→ **TASK BRIEF**:
Every record needs to be set down again without a single difference.

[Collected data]
- Opening Delimiter -

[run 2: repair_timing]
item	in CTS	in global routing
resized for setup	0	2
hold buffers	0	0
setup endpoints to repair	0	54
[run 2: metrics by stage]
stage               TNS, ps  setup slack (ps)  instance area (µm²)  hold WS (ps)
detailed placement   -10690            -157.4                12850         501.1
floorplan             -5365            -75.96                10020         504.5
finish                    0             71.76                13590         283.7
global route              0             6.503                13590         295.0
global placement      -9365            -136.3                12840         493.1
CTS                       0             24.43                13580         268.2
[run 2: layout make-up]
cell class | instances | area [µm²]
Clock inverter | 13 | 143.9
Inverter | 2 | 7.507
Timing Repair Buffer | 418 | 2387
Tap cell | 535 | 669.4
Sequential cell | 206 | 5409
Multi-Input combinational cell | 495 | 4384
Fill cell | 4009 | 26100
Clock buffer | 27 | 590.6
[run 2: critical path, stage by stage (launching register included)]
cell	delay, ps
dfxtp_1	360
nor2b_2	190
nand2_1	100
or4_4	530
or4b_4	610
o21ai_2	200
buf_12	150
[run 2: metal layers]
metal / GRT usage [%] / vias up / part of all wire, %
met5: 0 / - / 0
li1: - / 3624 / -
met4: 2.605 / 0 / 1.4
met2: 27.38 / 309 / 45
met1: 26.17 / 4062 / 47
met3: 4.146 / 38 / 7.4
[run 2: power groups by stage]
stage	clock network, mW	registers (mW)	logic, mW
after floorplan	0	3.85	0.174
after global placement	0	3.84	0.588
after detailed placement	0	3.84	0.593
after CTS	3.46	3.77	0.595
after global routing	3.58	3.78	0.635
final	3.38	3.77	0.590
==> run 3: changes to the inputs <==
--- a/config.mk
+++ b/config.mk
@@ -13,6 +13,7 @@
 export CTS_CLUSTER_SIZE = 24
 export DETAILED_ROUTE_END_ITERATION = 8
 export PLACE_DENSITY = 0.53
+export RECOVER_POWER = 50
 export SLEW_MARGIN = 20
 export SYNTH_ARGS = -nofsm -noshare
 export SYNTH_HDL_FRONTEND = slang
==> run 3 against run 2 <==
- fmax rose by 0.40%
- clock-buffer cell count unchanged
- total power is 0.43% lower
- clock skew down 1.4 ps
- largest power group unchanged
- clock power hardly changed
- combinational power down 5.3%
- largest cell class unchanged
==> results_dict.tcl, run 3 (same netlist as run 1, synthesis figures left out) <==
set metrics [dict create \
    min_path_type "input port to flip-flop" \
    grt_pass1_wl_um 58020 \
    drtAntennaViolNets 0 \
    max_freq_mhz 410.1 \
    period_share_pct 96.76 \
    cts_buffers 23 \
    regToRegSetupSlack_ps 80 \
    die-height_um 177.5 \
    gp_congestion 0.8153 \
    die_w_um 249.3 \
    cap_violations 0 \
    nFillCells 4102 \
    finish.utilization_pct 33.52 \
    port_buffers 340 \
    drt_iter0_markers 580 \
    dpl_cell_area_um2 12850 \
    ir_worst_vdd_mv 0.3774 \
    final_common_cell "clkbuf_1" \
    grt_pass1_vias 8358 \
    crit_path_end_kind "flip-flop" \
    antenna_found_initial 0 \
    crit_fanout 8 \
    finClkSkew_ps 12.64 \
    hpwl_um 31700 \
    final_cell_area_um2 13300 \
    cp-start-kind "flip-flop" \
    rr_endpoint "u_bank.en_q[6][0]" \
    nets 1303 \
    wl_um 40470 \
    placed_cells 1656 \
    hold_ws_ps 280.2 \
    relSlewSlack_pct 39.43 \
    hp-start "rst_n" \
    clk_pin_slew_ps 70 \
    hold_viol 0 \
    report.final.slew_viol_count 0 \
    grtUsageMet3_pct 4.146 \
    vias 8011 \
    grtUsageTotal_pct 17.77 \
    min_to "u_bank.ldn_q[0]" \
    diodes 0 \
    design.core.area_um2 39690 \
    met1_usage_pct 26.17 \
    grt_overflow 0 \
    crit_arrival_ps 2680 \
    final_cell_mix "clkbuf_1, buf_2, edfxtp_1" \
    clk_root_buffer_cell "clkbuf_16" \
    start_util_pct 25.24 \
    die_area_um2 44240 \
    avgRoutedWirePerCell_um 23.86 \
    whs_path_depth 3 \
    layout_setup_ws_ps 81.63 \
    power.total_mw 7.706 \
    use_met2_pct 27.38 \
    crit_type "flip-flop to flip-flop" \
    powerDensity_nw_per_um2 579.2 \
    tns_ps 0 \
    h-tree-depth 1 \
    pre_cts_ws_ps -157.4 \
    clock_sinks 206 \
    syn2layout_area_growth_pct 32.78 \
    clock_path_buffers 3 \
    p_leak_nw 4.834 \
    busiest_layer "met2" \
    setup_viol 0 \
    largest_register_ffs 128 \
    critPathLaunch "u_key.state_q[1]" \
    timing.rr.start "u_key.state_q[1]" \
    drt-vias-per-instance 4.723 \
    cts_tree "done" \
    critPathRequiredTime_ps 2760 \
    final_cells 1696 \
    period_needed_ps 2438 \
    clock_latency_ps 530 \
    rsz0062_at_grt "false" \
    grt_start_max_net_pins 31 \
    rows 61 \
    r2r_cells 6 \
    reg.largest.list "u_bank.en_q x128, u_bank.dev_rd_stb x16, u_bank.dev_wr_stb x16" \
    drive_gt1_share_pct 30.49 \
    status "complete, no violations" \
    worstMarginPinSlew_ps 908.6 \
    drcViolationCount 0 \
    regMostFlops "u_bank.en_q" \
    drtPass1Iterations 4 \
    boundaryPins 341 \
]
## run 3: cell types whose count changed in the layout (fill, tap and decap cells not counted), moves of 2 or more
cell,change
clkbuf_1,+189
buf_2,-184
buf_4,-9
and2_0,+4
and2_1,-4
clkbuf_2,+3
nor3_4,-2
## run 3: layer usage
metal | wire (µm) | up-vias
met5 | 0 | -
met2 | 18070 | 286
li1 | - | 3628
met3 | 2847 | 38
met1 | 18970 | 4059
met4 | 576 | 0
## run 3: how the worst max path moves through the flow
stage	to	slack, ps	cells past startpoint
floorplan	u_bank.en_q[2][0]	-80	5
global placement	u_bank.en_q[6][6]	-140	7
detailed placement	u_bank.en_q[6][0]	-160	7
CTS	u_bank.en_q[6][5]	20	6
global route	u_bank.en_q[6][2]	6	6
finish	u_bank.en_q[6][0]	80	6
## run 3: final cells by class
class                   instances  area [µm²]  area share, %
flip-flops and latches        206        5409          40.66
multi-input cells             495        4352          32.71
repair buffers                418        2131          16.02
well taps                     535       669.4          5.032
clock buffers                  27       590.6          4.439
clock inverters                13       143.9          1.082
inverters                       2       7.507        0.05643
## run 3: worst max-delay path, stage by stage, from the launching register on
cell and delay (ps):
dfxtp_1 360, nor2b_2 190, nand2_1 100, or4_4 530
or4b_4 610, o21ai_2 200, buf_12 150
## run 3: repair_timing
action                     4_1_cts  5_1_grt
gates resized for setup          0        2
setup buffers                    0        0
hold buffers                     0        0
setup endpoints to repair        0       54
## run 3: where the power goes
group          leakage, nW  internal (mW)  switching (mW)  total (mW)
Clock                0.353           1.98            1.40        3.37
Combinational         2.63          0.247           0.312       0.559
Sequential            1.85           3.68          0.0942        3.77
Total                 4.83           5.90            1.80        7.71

- Closing Delimiter -

→ **ANSWER TO THIS PROBLEM**:
[run 2: repair_timing]
item	in CTS	in global routing
resized for setup	0	2
hold buffers	0	0
setup endpoints to repair	0	54
[run 2: metrics by stage]
stage               TNS, ps  setup slack (ps)  instance area (µm²)  hold WS (ps)
detailed placement   -10690            -157.4                12850         501.1
floorplan             -5365            -75.96                10020         504.5
finish                    0             71.76                13590         283.7
global route              0             6.503                13590         295.0
global placement      -9365            -136.3                12840         493.1
CTS                       0             24.43                13580         268.2
[run 2: layout make-up]
cell class | instances | area [µm²]
Clock inverter | 13 | 143.9
Inverter | 2 | 7.507
Timing Repair Buffer | 418 | 2387
Tap cell | 535 | 669.4
Sequential cell | 206 | 5409
Multi-Input combinational cell | 495 | 4384
Fill cell | 4009 | 26100
Clock buffer | 27 | 590.6
[run 2: critical path, stage by stage (launching register included)]
cell	delay, ps
dfxtp_1	360
nor2b_2	190
nand2_1	100
or4_4	530
or4b_4	610
o21ai_2	200
buf_12	150
[run 2: metal layers]
metal / GRT usage [%] / vias up / part of all wire, %
met5: 0 / - / 0
li1: - / 3624 / -
met4: 2.605 / 0 / 1.4
met2: 27.38 / 309 / 45
met1: 26.17 / 4062 / 47
met3: 4.146 / 38 / 7.4
[run 2: power groups by stage]
stage	clock network, mW	registers (mW)	logic, mW
after floorplan	0	3.85	0.174
after global placement	0	3.84	0.588
after detailed placement	0	3.84	0.593
after CTS	3.46	3.77	0.595
after global routing	3.58	3.78	0.635
final	3.38	3.77	0.590
==> run 3: changes to the inputs <==
--- a/config.mk
+++ b/config.mk
@@ -13,6 +13,7 @@
 export CTS_CLUSTER_SIZE = 24
 export DETAILED_ROUTE_END_ITERATION = 8
 export PLACE_DENSITY = 0.53
+export RECOVER_POWER = 50
 export SLEW_MARGIN = 20
 export SYNTH_ARGS = -nofsm -noshare
 export SYNTH_HDL_FRONTEND = slang
==> run 3 against run 2 <==
- fmax rose by 0.40%
- clock-buffer cell count unchanged
- total power is 0.43% lower
- clock skew down 1.4 ps
- largest power group unchanged
- clock power hardly changed
- combinational power down 5.3%
- largest cell class unchanged
==> results_dict.tcl, run 3 (same netlist as run 1, synthesis figures left out) <==
set metrics [dict create \
    min_path_type "input port to flip-flop" \
    grt_pass1_wl_um 58020 \
    drtAntennaViolNets 0 \
    max_freq_mhz 410.1 \
    period_share_pct 96.76 \
    cts_buffers 23 \
    regToRegSetupSlack_ps 80 \
    die-height_um 177.5 \
    gp_congestion 0.8153 \
    die_w_um 249.3 \
    cap_violations 0 \
    nFillCells 4102 \
    finish.utilization_pct 33.52 \
    port_buffers 340 \
    drt_iter0_markers 580 \
    dpl_cell_area_um2 12850 \
    ir_worst_vdd_mv 0.3774 \
    final_common_cell "clkbuf_1" \
    grt_pass1_vias 8358 \
    crit_path_end_kind "flip-flop" \
    antenna_found_initial 0 \
    crit_fanout 8 \
    finClkSkew_ps 12.64 \
    hpwl_um 31700 \
    final_cell_area_um2 13300 \
    cp-start-kind "flip-flop" \
    rr_endpoint "u_bank.en_q[6][0]" \
    nets 1303 \
    wl_um 40470 \
    placed_cells 1656 \
    hold_ws_ps 280.2 \
    relSlewSlack_pct 39.43 \
    hp-start "rst_n" \
    clk_pin_slew_ps 70 \
    hold_viol 0 \
    report.final.slew_viol_count 0 \
    grtUsageMet3_pct 4.146 \
    vias 8011 \
    grtUsageTotal_pct 17.77 \
    min_to "u_bank.ldn_q[0]" \
    diodes 0 \
    design.core.area_um2 39690 \
    met1_usage_pct 26.17 \
    grt_overflow 0 \
    crit_arrival_ps 2680 \
    final_cell_mix "clkbuf_1, buf_2, edfxtp_1" \
    clk_root_buffer_cell "clkbuf_16" \
    start_util_pct 25.24 \
    die_area_um2 44240 \
    avgRoutedWirePerCell_um 23.86 \
    whs_path_depth 3 \
    layout_setup_ws_ps 81.63 \
    power.total_mw 7.706 \
    use_met2_pct 27.38 \
    crit_type "flip-flop to flip-flop" \
    powerDensity_nw_per_um2 579.2 \
    tns_ps 0 \
    h-tree-depth 1 \
    pre_cts_ws_ps -157.4 \
    clock_sinks 206 \
    syn2layout_area_growth_pct 32.78 \
    clock_path_buffers 3 \
    p_leak_nw 4.834 \
    busiest_layer "met2" \
    setup_viol 0 \
    largest_register_ffs 128 \
    critPathLaunch "u_key.state_q[1]" \
    timing.rr.start "u_key.state_q[1]" \
    drt-vias-per-instance 4.723 \
    cts_tree "done" \
    critPathRequiredTime_ps 2760 \
    final_cells 1696 \
    period_needed_ps 2438 \
    clock_latency_ps 530 \
    rsz0062_at_grt "false" \
    grt_start_max_net_pins 31 \
    rows 61 \
    r2r_cells 6 \
    reg.largest.list "u_bank.en_q x128, u_bank.dev_rd_stb x16, u_bank.dev_wr_stb x16" \
    drive_gt1_share_pct 30.49 \
    status "complete, no violations" \
    worstMarginPinSlew_ps 908.6 \
    drcViolationCount 0 \
    regMostFlops "u_bank.en_q" \
    drtPass1Iterations 4 \
    boundaryPins 341 \
]
## run 3: cell types whose count changed in the layout (fill, tap and decap cells not counted), moves of 2 or more
cell,change
clkbuf_1,+189
buf_2,-184
buf_4,-9
and2_0,+4
and2_1,-4
clkbuf_2,+3
nor3_4,-2
## run 3: layer usage
metal | wire (µm) | up-vias
met5 | 0 | -
met2 | 18070 | 286
li1 | - | 3628
met3 | 2847 | 38
met1 | 18970 | 4059
met4 | 576 | 0
## run 3: how the worst max path moves through the flow
stage	to	slack, ps	cells past startpoint
floorplan	u_bank.en_q[2][0]	-80	5
global placement	u_bank.en_q[6][6]	-140	7
detailed placement	u_bank.en_q[6][0]	-160	7
CTS	u_bank.en_q[6][5]	20	6
global route	u_bank.en_q[6][2]	6	6
finish	u_bank.en_q[6][0]	80	6
## run 3: final cells by class
class                   instances  area [µm²]  area share, %
flip-flops and latches        206        5409          40.66
multi-input cells             495        4352          32.71
repair buffers                418        2131          16.02
well taps                     535       669.4          5.032
clock buffers                  27       590.6          4.439
clock inverters                13       143.9          1.082
inverters                       2       7.507        0.05643
## run 3: worst max-delay path, stage by stage, from the launching register on
cell and delay (ps):
dfxtp_1 360, nor2b_2 190, nand2_1 100, or4_4 530
or4b_4 610, o21ai_2 200, buf_12 150
## run 3: repair_timing
action                     4_1_cts  5_1_grt
gates resized for setup          0        2
setup buffers                    0        0
hold buffers                     0        0
setup endpoints to repair        0       54
## run 3: where the power goes
group          leakage, nW  internal (mW)  switching (mW)  total (mW)
Clock                0.353           1.98            1.40        3.37
Combinational         2.63          0.247           0.312       0.559
Sequential            1.85           3.68          0.0942        3.77
Total                 4.83           5.90            1.80        7.71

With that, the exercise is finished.